Multimodal CRISPR screens uncover DDX39B as a global repressor of A-to-I RNA editing

Adenosine-to-Inosine (A-to-I) RNA editing is a critical post-transcriptional modification that diversifies the transcriptome and influences various cellular processes. Despite its significance, the regulatory mechanisms controlling A-to-I editing remain largely unknown. In this study, we present two complementary CRISPR-based genetic screening platforms: CREDITS ( C RISPR-based R NA EDIT ing regulator S creening), which enables genome-scale identification of editing regulators using an RNA recorder-based reporter system, and scCREDIT-seq ( s ingle- c ell C RISPR-based R NA EDIT ing seq uencing), which provides multiplexed single-cell characterization of transcriptome and editome changes for pooled perturbations on dozens of selected genes.

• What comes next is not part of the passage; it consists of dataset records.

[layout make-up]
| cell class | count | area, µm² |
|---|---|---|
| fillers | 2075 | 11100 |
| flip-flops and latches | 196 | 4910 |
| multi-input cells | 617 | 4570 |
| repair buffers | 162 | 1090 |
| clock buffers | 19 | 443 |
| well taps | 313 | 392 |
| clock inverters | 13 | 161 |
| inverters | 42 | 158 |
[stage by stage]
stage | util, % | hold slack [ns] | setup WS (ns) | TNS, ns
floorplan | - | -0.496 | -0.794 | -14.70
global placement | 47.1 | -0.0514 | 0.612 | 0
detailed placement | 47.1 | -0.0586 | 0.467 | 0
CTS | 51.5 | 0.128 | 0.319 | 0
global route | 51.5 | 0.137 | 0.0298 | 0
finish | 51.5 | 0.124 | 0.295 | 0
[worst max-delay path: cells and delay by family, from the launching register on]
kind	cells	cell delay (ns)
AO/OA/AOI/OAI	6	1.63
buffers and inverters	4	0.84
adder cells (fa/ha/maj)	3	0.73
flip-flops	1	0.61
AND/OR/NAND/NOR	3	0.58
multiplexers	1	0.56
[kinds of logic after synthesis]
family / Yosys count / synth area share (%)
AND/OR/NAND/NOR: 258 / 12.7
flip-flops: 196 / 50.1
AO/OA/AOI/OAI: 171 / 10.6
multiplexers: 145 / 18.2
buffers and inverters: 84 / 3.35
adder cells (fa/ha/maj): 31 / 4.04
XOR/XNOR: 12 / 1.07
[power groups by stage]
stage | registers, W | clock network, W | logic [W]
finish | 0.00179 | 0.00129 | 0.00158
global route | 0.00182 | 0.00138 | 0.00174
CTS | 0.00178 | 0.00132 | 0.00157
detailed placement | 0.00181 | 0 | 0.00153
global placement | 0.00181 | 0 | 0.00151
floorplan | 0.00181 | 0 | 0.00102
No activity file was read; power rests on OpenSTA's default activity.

Through screening 1,350 RNA-binding proteins, we identified a series of known and novel A-to-I editing regulators. Detailed mechanistic investigation revealed DDX39B as a global repressor of A-to-I editing, which functions by preventing double-stranded RNA accumulation through its helicase and ATPase activities. We demonstrate that targeting DDX39B significantly enhances the efficiency of RNA editing-based tools like CellREADR and LEAPER, and represents a promising strategy for anti-HDV therapy by modulating viral genome editing. These technological advances not only expand our understanding of RNA editing regulation but also provide powerful tools for exploring tissue-specific and context-dependent RNA modification mechanisms, with broad implications for therapeutic development.